(The task): Please transcribe the data that follows exactly, from its first line through the line that contains "reg [5:0] ax;".

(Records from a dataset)
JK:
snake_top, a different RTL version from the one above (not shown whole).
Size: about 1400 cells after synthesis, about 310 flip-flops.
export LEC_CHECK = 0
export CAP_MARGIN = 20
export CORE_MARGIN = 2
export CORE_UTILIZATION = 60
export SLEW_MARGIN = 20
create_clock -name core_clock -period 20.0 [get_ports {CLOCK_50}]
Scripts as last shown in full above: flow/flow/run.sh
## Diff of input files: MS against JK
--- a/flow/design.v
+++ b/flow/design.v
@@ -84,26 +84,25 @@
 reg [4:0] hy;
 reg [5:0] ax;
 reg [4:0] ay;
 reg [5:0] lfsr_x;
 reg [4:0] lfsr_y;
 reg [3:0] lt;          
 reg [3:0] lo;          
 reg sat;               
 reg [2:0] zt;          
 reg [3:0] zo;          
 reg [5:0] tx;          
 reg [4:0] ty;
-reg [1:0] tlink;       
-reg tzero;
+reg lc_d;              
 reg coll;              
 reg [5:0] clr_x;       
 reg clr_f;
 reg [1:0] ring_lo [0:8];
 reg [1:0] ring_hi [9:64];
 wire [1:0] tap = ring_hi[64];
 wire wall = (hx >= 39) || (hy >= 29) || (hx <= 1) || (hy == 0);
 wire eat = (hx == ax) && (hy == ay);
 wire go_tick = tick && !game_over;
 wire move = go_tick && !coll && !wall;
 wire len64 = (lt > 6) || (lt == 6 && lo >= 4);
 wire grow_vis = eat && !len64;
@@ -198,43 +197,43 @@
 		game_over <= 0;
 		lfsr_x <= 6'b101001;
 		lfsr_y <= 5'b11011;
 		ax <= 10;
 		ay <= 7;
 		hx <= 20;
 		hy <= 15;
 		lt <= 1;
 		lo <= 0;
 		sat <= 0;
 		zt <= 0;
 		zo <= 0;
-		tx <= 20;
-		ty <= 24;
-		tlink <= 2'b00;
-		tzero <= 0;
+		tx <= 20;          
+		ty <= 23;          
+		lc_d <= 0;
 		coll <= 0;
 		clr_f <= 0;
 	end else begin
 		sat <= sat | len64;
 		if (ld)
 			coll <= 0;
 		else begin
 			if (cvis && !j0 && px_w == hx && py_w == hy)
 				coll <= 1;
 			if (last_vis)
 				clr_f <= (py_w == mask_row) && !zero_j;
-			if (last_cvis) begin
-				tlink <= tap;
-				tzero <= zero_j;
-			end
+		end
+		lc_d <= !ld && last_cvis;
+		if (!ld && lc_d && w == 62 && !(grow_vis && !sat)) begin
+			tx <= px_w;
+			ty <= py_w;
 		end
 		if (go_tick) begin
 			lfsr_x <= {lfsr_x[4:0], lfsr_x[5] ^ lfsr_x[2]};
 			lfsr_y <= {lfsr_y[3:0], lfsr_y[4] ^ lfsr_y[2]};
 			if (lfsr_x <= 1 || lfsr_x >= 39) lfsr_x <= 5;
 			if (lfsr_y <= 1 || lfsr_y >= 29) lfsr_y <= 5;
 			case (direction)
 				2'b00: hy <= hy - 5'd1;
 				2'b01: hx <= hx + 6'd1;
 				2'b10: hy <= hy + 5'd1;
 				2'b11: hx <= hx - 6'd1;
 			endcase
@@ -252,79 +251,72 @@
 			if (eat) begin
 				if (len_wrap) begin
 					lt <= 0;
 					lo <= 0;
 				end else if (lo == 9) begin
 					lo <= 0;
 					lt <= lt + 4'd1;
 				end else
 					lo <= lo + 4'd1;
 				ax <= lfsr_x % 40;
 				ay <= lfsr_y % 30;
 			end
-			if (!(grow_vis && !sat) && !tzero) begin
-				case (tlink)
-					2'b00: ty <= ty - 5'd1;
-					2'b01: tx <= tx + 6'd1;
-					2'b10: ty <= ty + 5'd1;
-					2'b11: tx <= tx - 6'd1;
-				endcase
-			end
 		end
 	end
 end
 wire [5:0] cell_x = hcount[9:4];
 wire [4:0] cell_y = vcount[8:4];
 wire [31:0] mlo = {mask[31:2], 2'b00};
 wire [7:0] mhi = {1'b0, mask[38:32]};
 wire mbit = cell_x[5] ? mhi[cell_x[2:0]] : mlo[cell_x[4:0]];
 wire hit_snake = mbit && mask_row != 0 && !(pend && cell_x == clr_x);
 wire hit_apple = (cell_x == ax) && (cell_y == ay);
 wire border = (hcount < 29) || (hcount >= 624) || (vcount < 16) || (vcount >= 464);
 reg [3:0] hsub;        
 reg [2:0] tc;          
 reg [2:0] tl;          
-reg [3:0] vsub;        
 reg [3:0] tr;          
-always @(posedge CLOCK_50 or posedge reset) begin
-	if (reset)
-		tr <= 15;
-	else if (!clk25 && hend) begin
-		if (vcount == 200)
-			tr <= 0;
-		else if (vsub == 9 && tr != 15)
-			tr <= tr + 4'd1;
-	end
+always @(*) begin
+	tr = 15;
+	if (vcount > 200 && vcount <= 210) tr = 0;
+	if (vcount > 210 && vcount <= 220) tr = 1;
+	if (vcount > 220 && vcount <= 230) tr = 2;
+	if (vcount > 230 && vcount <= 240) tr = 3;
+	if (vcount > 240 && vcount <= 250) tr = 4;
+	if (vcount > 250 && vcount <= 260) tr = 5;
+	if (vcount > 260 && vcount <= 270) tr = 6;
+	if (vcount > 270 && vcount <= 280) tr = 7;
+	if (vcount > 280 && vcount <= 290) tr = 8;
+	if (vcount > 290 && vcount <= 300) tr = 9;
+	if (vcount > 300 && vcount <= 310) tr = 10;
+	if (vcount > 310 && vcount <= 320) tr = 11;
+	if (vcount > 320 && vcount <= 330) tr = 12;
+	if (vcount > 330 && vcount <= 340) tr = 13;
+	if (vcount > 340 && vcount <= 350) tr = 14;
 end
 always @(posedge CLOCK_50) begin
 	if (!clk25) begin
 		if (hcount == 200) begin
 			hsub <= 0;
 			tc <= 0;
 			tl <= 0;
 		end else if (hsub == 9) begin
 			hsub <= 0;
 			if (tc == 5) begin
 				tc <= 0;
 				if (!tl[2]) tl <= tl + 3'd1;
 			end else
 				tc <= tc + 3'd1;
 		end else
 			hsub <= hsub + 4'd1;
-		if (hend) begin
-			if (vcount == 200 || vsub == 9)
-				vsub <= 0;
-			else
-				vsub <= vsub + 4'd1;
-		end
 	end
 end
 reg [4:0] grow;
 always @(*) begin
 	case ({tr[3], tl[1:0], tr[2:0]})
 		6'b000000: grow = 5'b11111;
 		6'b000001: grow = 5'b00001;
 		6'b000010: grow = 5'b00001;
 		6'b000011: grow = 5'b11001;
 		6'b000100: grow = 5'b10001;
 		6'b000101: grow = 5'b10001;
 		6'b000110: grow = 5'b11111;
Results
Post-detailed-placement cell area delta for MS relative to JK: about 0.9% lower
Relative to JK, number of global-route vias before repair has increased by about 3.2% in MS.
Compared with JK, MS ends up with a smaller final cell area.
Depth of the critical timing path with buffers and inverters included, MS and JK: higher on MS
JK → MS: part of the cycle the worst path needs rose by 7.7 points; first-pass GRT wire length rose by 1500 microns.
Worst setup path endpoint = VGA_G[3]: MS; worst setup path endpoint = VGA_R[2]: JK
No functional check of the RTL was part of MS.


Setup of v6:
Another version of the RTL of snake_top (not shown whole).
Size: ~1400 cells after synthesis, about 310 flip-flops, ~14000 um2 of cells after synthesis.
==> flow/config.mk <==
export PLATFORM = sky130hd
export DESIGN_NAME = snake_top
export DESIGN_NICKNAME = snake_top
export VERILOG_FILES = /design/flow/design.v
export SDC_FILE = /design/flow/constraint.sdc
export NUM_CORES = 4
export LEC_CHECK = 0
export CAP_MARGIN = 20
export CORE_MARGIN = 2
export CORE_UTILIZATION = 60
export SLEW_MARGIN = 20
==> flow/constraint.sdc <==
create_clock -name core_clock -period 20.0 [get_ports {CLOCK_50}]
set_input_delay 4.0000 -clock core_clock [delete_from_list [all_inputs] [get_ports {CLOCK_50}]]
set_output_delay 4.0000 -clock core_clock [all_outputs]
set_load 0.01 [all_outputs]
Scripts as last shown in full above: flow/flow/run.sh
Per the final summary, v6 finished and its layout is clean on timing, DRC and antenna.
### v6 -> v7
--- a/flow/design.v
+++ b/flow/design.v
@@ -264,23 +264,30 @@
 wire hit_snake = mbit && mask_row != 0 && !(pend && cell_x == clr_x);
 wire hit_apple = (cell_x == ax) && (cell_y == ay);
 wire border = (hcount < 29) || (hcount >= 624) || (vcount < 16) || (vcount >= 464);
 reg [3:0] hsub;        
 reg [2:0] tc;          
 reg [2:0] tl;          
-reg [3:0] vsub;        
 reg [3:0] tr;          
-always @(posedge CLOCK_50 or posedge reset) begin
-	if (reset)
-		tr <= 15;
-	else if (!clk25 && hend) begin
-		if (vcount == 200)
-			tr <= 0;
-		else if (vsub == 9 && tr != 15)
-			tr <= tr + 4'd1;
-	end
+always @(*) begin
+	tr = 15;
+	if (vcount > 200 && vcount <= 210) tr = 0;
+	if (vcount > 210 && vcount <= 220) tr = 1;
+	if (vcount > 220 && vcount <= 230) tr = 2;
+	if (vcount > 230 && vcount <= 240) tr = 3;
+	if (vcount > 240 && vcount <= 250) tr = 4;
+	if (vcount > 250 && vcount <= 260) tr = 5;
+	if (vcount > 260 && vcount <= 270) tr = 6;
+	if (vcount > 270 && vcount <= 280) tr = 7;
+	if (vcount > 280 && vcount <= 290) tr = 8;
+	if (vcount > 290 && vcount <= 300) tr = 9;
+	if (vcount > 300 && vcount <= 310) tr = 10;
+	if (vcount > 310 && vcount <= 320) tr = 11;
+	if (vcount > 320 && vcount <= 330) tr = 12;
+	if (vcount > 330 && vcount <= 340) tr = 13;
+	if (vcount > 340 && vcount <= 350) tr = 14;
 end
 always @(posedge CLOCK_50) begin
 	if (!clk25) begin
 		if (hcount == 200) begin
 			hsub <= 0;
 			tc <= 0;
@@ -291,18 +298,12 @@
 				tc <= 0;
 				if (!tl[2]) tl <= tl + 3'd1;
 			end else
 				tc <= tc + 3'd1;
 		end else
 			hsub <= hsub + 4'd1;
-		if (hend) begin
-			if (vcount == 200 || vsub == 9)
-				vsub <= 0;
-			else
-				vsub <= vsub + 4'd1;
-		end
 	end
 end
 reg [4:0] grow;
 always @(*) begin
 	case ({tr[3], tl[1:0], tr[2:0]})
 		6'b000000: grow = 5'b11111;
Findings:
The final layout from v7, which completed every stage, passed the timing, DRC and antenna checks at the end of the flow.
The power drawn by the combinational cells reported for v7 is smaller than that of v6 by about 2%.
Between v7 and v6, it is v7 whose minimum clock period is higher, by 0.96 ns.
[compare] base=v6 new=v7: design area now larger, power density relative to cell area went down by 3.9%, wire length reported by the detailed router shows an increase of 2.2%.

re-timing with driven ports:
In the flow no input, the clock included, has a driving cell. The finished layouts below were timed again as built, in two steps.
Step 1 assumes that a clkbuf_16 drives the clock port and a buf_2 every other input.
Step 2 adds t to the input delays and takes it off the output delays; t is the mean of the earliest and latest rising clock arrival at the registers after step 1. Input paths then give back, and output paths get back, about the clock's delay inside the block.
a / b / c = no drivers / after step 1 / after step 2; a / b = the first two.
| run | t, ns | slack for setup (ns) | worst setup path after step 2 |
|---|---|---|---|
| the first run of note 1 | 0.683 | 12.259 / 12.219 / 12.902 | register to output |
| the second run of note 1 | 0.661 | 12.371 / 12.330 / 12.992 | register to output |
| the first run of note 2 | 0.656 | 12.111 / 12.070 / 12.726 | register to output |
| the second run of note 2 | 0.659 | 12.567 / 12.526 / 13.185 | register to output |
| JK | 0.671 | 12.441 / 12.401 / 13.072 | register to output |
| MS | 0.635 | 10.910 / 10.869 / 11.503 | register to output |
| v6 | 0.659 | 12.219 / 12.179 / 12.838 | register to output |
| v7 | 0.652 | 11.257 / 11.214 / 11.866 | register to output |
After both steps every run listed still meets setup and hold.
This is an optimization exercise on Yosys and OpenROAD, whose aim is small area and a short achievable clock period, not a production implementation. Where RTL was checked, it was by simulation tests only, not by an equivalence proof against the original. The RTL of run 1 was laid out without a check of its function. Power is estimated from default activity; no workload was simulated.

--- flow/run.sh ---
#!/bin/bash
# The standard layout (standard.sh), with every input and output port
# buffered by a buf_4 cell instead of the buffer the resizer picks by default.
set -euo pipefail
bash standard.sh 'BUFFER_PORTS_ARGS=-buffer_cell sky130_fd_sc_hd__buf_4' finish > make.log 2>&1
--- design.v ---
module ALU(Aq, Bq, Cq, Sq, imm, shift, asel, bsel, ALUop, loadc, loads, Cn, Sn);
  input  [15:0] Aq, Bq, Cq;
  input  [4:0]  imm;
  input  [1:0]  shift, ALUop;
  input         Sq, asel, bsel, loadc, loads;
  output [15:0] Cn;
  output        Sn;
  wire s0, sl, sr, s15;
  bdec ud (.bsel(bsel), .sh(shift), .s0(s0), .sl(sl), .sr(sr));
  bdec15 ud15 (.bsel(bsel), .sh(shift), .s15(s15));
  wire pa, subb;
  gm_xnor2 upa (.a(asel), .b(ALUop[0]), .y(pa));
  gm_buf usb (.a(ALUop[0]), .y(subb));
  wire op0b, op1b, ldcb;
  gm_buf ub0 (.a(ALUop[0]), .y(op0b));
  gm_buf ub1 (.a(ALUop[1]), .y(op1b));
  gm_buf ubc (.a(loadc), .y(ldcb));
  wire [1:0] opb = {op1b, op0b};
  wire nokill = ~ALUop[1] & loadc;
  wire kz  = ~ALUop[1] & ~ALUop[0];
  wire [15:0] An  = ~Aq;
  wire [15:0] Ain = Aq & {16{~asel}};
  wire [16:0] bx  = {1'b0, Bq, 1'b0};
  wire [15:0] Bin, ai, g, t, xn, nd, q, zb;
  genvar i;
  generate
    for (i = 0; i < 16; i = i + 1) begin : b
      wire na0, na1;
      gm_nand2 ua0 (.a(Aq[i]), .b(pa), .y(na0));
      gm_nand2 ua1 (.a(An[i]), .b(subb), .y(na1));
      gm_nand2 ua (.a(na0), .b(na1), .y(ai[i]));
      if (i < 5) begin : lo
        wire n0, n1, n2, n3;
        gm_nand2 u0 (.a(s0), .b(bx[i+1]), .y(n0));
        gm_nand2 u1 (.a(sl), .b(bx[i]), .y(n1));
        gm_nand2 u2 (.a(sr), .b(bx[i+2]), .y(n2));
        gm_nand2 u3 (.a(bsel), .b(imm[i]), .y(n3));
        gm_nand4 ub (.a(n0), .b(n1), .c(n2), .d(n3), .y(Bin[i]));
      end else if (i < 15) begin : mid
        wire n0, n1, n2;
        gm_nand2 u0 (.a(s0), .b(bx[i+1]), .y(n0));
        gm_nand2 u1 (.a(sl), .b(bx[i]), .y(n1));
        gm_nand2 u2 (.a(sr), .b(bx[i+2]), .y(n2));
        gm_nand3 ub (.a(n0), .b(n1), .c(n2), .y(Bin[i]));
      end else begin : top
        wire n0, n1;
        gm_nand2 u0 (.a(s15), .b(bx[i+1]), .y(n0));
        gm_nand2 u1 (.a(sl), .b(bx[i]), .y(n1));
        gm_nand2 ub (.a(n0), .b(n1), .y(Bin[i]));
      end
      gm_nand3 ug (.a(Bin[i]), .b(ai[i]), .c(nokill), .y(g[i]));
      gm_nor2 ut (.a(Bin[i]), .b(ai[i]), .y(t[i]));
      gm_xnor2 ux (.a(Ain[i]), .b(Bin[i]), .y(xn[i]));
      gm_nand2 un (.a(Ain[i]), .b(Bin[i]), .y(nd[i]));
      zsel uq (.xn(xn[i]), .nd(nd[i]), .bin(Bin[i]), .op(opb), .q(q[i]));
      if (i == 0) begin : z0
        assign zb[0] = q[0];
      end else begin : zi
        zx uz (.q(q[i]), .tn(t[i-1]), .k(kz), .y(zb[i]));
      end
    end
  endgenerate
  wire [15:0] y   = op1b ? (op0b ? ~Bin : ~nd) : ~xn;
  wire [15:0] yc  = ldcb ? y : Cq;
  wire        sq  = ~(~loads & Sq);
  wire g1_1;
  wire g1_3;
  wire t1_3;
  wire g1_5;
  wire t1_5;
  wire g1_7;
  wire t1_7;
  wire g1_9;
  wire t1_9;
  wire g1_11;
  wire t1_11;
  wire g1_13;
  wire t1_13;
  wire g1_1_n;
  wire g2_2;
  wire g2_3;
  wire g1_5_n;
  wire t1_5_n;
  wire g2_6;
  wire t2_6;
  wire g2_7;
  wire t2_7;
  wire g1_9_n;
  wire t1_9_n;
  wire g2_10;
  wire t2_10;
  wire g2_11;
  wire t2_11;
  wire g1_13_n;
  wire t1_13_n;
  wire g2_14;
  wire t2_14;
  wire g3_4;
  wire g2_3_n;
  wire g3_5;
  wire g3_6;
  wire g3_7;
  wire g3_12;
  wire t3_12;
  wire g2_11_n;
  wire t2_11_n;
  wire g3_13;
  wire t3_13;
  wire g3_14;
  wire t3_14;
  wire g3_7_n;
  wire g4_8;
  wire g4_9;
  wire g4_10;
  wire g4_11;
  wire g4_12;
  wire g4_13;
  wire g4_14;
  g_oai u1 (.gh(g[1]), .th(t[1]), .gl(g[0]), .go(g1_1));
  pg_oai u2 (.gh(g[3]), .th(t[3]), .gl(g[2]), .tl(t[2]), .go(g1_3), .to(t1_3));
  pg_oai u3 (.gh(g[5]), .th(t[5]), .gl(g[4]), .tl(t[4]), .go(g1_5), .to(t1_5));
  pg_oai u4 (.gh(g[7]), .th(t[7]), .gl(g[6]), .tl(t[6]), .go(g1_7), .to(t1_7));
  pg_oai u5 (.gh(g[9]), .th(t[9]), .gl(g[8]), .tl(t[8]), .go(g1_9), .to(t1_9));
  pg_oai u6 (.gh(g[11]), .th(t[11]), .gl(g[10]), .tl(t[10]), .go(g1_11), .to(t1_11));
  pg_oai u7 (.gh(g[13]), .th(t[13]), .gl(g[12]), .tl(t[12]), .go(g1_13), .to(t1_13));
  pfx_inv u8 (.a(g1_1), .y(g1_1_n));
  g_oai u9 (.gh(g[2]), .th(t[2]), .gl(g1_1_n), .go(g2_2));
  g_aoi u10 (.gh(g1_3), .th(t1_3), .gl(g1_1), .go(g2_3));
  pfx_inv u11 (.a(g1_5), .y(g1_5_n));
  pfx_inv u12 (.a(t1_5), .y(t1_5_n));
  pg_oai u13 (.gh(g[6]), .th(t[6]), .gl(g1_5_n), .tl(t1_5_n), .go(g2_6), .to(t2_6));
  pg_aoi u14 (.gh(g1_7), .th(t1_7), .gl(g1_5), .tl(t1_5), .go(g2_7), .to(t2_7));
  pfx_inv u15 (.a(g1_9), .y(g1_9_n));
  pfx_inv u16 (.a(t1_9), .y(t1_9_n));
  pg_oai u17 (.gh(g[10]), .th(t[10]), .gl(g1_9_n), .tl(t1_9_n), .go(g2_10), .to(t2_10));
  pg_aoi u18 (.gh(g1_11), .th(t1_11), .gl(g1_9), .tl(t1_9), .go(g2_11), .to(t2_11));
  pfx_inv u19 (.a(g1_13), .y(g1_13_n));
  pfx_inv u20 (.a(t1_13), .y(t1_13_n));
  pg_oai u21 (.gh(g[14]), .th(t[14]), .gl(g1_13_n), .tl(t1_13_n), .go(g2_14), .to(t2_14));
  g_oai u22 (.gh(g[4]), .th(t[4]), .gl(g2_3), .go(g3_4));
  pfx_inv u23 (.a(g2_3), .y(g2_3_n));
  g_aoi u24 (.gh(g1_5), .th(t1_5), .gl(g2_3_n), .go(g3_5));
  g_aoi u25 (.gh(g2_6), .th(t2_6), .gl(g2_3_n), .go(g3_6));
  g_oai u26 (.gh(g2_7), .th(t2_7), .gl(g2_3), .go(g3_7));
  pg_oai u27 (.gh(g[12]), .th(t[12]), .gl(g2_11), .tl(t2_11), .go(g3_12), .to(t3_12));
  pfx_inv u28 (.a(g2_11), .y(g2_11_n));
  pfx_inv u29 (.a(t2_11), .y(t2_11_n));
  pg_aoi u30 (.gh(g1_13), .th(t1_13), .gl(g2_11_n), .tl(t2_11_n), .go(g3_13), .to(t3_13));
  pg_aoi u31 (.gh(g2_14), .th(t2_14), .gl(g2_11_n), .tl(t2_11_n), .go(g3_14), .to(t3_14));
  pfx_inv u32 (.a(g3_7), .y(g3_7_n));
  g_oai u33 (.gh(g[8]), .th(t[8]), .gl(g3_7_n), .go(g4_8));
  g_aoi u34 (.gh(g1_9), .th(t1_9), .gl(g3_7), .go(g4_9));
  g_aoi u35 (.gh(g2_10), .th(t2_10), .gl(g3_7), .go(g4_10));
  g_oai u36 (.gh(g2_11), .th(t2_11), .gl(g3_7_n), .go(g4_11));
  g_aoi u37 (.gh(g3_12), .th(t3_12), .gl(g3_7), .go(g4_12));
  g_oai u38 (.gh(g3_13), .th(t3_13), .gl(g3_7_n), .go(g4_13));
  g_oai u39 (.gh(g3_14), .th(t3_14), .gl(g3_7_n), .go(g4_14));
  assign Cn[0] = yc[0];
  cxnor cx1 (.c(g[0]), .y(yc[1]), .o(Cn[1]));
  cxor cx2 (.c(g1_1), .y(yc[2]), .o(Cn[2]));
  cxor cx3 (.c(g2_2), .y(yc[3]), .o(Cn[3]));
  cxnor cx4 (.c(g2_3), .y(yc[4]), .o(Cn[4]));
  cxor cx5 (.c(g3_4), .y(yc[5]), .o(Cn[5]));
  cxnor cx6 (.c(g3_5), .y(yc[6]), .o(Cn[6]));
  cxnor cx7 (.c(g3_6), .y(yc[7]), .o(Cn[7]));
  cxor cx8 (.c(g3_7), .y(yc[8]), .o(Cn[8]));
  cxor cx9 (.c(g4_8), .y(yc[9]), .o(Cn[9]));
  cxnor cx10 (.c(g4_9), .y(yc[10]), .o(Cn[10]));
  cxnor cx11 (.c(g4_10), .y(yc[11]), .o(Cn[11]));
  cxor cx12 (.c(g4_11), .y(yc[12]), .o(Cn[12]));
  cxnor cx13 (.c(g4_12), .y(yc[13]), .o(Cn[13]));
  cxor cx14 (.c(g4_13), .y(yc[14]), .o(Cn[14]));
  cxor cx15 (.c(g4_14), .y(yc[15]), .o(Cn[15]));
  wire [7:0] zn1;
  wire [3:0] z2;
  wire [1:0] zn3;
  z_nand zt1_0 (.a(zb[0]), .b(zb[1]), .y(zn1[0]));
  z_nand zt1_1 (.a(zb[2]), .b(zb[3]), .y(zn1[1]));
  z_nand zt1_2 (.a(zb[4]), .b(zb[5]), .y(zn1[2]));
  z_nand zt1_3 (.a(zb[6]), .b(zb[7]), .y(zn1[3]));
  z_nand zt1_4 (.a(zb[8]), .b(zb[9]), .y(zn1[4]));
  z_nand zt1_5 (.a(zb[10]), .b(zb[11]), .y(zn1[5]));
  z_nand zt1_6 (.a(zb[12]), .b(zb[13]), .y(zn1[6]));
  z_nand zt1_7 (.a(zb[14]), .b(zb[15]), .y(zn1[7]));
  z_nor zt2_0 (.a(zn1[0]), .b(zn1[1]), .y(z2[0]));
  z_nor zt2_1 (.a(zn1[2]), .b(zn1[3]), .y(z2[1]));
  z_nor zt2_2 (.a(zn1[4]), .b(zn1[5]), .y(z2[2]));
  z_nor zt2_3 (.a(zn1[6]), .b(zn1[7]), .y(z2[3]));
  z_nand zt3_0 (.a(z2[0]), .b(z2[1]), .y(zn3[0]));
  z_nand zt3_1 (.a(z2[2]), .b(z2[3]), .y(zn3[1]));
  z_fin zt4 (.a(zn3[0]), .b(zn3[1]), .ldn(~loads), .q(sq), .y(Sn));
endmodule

(Task answer):
JK:
snake_top, a different RTL version from the one above (not shown whole).
Size: about 1400 cells after synthesis, about 310 flip-flops.
export LEC_CHECK = 0
export CAP_MARGIN = 20
export CORE_MARGIN = 2
export CORE_UTILIZATION = 60
export SLEW_MARGIN = 20
create_clock -name core_clock -period 20.0 [get_ports {CLOCK_50}]
Scripts as last shown in full above: flow/flow/run.sh
## Diff of input files: MS against JK
--- a/flow/design.v
+++ b/flow/design.v
@@ -84,26 +84,25 @@
 reg [4:0] hy;
 reg [5:0] ax;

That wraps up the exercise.